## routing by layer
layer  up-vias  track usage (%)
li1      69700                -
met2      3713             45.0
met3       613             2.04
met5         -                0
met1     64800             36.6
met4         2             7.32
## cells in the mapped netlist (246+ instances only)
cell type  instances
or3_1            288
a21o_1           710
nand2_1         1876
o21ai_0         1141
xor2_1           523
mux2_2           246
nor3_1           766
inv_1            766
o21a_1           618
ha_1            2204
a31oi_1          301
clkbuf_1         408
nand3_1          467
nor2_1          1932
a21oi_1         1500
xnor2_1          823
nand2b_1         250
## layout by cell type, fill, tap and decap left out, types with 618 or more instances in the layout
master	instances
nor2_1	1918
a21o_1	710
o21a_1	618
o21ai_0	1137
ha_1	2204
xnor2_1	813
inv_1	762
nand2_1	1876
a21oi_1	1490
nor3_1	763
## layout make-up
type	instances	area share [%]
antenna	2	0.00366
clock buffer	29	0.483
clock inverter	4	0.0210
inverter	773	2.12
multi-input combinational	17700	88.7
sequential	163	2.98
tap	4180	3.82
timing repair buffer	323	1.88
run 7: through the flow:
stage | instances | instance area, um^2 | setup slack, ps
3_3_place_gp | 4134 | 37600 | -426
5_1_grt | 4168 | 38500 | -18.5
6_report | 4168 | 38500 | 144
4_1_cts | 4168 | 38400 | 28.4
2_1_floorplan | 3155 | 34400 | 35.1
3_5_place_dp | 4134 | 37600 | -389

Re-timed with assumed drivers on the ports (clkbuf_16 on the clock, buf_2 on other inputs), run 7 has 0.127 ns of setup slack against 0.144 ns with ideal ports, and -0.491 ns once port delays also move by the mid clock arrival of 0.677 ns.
From an optimization exercise on the open Yosys and OpenROAD flow, aimed at a short achievable clock period and few clock cycles; shortcuts taken in it are not production practice. In this exercise RTL edits were held to simulation tests only and were not proved equivalent to the original. Power figures rest on the tool's default switching activity, not on a simulated workload.

<file path="flow/run.sh">
#!/bin/bash
# synth_recipe.tcl (not shown) runs the flow's synth.tcl, then flattens the netlist and writes it again
# the make line also repeats each setting of config.mk as NAME=value (left out here)
make -C /OpenROAD-flow-scripts/flow DESIGN_CONFIG=/design/flow/config.mk WORK_HOME=/design/flow/orfs CLKGATE_MAP_FILE= SYNTH_SCRIPT=/design/flow/synth_recipe.tcl finish
</file>
<file path="flow/config.mk">
export PLATFORM = sky130hd
export DESIGN_NAME = simple_proc
export DESIGN_NICKNAME = simple_proc
export VERILOG_FILES = /design/flow/design.v
export SDC_FILE = /design/flow/constraint.sdc
export NUM_CORES = 4
export LEC_CHECK = 0
export CAP_MARGIN = 20
export CORE_MARGIN = 2
export CORE_UTILIZATION = 40
export SLEW_MARGIN = 20
</file>
<file path="flow/constraint.sdc">
create_clock -name core_clock -period 6.3 [get_ports {clk}]
set_input_delay 1.2600 -clock core_clock [delete_from_list [all_inputs] [get_ports {clk}]]
set_output_delay 1.2600 -clock core_clock [all_outputs]
set_load 0.01 [all_outputs]
</file>
This is an optimization exercise on Yosys and OpenROAD, whose aim is small area, not a production implementation. Power and IR drop assume default switching activity.

==> flow/design.v <==
module missile_predictor_fpga(
    input clk50mhz,
    input rst,
    input uart_rx,
    output reg servo_pwm_out_x,
    output reg servo_pwm_out_y
);
    reg [12:0] baud;
    reg [3:0]  bit_cnt;
    reg        byte_state;      
    reg        diff;            
    reg [7:0]  last_x;
    reg [7:0]  uart_y;
    wire rx_idle = bit_cnt[3] & bit_cnt[1];
    wire done    = rx_idle & ~bit_cnt[0];
    wire tick    = ~rx_idle & (&baud);
    wire shift   = tick & ~bit_cnt[3];
    always @(posedge clk50mhz) begin
        if (rx_idle)
            baud <= 13'h1b8b;
        else if (&baud)
            baud <= 13'h08ea;
        else
            baud <= {baud[11:0], baud[12] ^ baud[11] ^ baud[10] ^ baud[7]};
    end
    always @(posedge clk50mhz) begin
        if (rst)
            bit_cnt <= 4'd15;
        else if (rx_idle)
            bit_cnt <= uart_rx ? 4'd15 : 4'd0;
        else if (&baud)
            bit_cnt <= bit_cnt + 4'd1;
    end
    reg [4:0] cnt;
    wire x_done  = done & ~byte_state;
    wire cnt_hi  = cnt[4] & (cnt[3] | cnt[2]);           
    wire cnt_end = cnt[4] & cnt[3] & cnt[2] & cnt[1];    
    wire predict = x_done & cnt_end;
    wire pop     = x_done & diff & cnt_hi & ~cnt_end;
    wire win     = byte_state & ((bit_cnt == 4'd0) | (bit_cnt == 4'd15));
    wire old_bit = byte_state ? uart_y[0] : last_x[0];
    always @(posedge clk50mhz) begin
        if (rst) begin
            byte_state <= 1'b0;
            diff <= 1'b0;
            last_x <= 8'd128;
            uart_y <= 8'd128;
            cnt <= 5'd0;
        end else begin
            if (done)
                byte_state <= ~byte_state;
            if (shift)
                diff <= (diff & ~(byte_state & (bit_cnt[2:0] == 3'd0))) | (old_bit ^ uart_rx);
            if (shift & ~byte_state)
                last_x <= {uart_rx, last_x[7:1]};
            if (shift & byte_state)
                uart_y <= {uart_rx, uart_y[7:1]};
            if (x_done) begin
                if (cnt_end)
                    cnt <= {4'd0, diff};
                else if (cnt_hi | diff)
                    cnt <= cnt + 5'd1;
            end
        end
    end
    reg [7:0] ring_x [0:10];
    reg [7:0] ring_y [0:10];
    reg [3:0] slot;
    integer i;
    always @(posedge clk50mhz) begin
        if (rst)
            slot <= 4'd0;
        else if (!pop)
            slot <= (slot == 4'd10) ? 4'd0 : slot + 4'd1;
    end
    wire wr = win & ({1'b0, slot} + 5'd1 == cnt);
    always @(posedge clk50mhz) begin
        for (i = 0; i < 10; i = i + 1) begin
            ring_x[i] <= ring_x[i+1];
            ring_y[i] <= ring_y[i+1];
        end
        ring_x[10] <= wr ? last_x : ring_x[0];
        ring_y[10] <= wr ? uart_y : ring_y[0];
    end
    function [7:0] extrap(input [7:0] h19, input [7:0] h0);
        reg [8:0] d, v, p;
        begin
            d = {1'b0, h19} - {1'b0, h0};
            v = {{4{d[8]}}, d[8:4]};
            p = {1'b0, h19} + {v[5:0], 3'b000} + {v[7:0], 1'b0};
            extrap = p[7:0] & {8{~p[8]}};
        end
    endfunction
    reg [7:0] pred_x, pred_y;
    always @(posedge clk50mhz) begin
        if (win & (slot == 4'd0)) begin
            pred_x <= extrap(last_x, ring_x[0]);
            pred_y <= extrap(uart_y, ring_y[0]);
        end
    end
    reg [7:0] x_pos, y_pos;
    always @(posedge clk50mhz) begin
        if (rst) begin
            x_pos <= 8'd128;
            y_pos <= 8'd128;
        end else if (predict) begin
            x_pos <= pred_x;
            y_pos <= pred_y;
        end
    end
    reg [8:0]  pr;
    reg [11:0] pq;
    wire pr_end = &(pr | ~9'd293);
    wire pq_end = &(pq | ~12'd3316) & ~pq[8];
    wire pq_neg = &pq[11:8];
    always @(posedge clk50mhz) begin
        if (rst | (pq_end & pr_end)) begin
            pr <= 9'd188;
            pq <= 12'd4011;
        end else if (pr_end) begin
            pr <= 9'd0;
            pq <= pq + 12'd1;
        end else
            pr <= pr + 9'd1;
    end
    wire [8:0] ky = {1'b0, y_pos} + 9'd85;
    always @(posedge clk50mhz) begin
        if (rst) begin
            servo_pwm_out_x <= 1'b0;
            servo_pwm_out_y <= 1'b0;
        end else begin
            servo_pwm_out_x <= pq_neg | ({pq, pr >= 9'd198} < {4'b0000, x_pos, 1'b1});
            servo_pwm_out_y <= pq_neg | ({pq, pr >= 9'd208} < {3'b000, ky, 1'b1});
        end
    end
endmodule
Settings: LEC_CHECK=0, ABC_AREA=1, CAP_MARGIN=20, CORE_MARGIN=2, CORE_UTILIZATION=40, CTS_BUF_LIST=sky130_fd_sc_hd__clkbuf_4, SLEW_MARGIN=20; clock period 20.0 ns.
run.sh (not shown) runs the stock make flow with config.mk's settings and CLKGATE_MAP_FILE= SYNTH_SCRIPT=/design/flow/synth_recipe.tcl, a recipe that flattens the netlist after the stock synthesis.
Rerun with:
Settings changed: CORE_UTILIZATION 40 to 60, CTS_BUF_LIST sky130_fd_sc_hd__clkbuf_4 to sky130_fd_sc_hd__clkbuf_2 sky130_fd_sc_hd__clkbuf_4, CTS_CLUSTER_SIZE from default to 30.
The changed run finished with timing, DRC and antenna clean; via count is about the same; first-iteration DRC count drops by 2.9%; sequential power is about the same; power decreases by 2.6%; setup slack improves by 0.0066 ns; routed wire length decreases by 0.63%.
No run of this note included a check of the RTL's function; only the layout flow was run.

-- port drivers added, routing unchanged --
The results above use ideal ports. As a check the final layouts listed here were re-extracted and re-timed, cells and wires unchanged. Step 1 (the two cells are an assumption about what drives the block):
set clk [get_ports {clk50mhz}]
set_driving_cell -lib_cell sky130_fd_sc_hd__clkbuf_16 $clk
set_driving_cell -lib_cell sky130_fd_sc_hd__buf_2 [delete_from_list [all_inputs] $clk]
Step 2 also shifts input and output timing later by t, the mid clock arrival at the registers, as if the neighbouring blocks saw the same clock. Slacks: ideal ports / drivers / drivers and shift; pairs: ideal ports / drivers.
run	shift t [ns]	setup slack, ns	slew at the worst register clock pin (ns)
the first run	0.674	14.501 / 14.500 / 13.840	0.07 / 0.07
the second run	0.679	14.508 / 14.470 / 13.952	0.07 / 0.07
After both steps every run listed still meets setup and hold. For the first run, which loses most, drivers alone change the setup slack by -0.001 ns; drivers and shift together by -0.661 ns.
□ □ □ □ □ □ □
• Goal of the exercise: In the answer, give the lines from the first line of the data through the line with "3_3_place_gp | 4134 | 37600 | -426", exactly as they appear and with no additions.

• Output:
## routing by layer
layer  up-vias  track usage (%)
li1      69700                -
met2      3713             45.0
met3       613             2.04
met5         -                0
met1     64800             36.6
met4         2             7.32
## cells in the mapped netlist (246+ instances only)
cell type  instances
or3_1            288
a21o_1           710
nand2_1         1876
o21ai_0         1141
xor2_1           523
mux2_2           246
nor3_1           766
inv_1            766
o21a_1           618
ha_1            2204
a31oi_1          301
clkbuf_1         408
nand3_1          467
nor2_1          1932
a21oi_1         1500
xnor2_1          823
nand2b_1         250
## layout by cell type, fill, tap and decap left out, types with 618 or more instances in the layout
master	instances
nor2_1	1918
a21o_1	710
o21a_1	618
o21ai_0	1137
ha_1	2204
xnor2_1	813
inv_1	762
nand2_1	1876
a21oi_1	1490
nor3_1	763
## layout make-up
type	instances	area share [%]
antenna	2	0.00366
clock buffer	29	0.483
clock inverter	4	0.0210
inverter	773	2.12
multi-input combinational	17700	88.7
sequential	163	2.98
tap	4180	3.82
timing repair buffer	323	1.88
run 7: through the flow:
stage | instances | instance area, um^2 | setup slack, ps
3_3_place_gp | 4134 | 37600 | -426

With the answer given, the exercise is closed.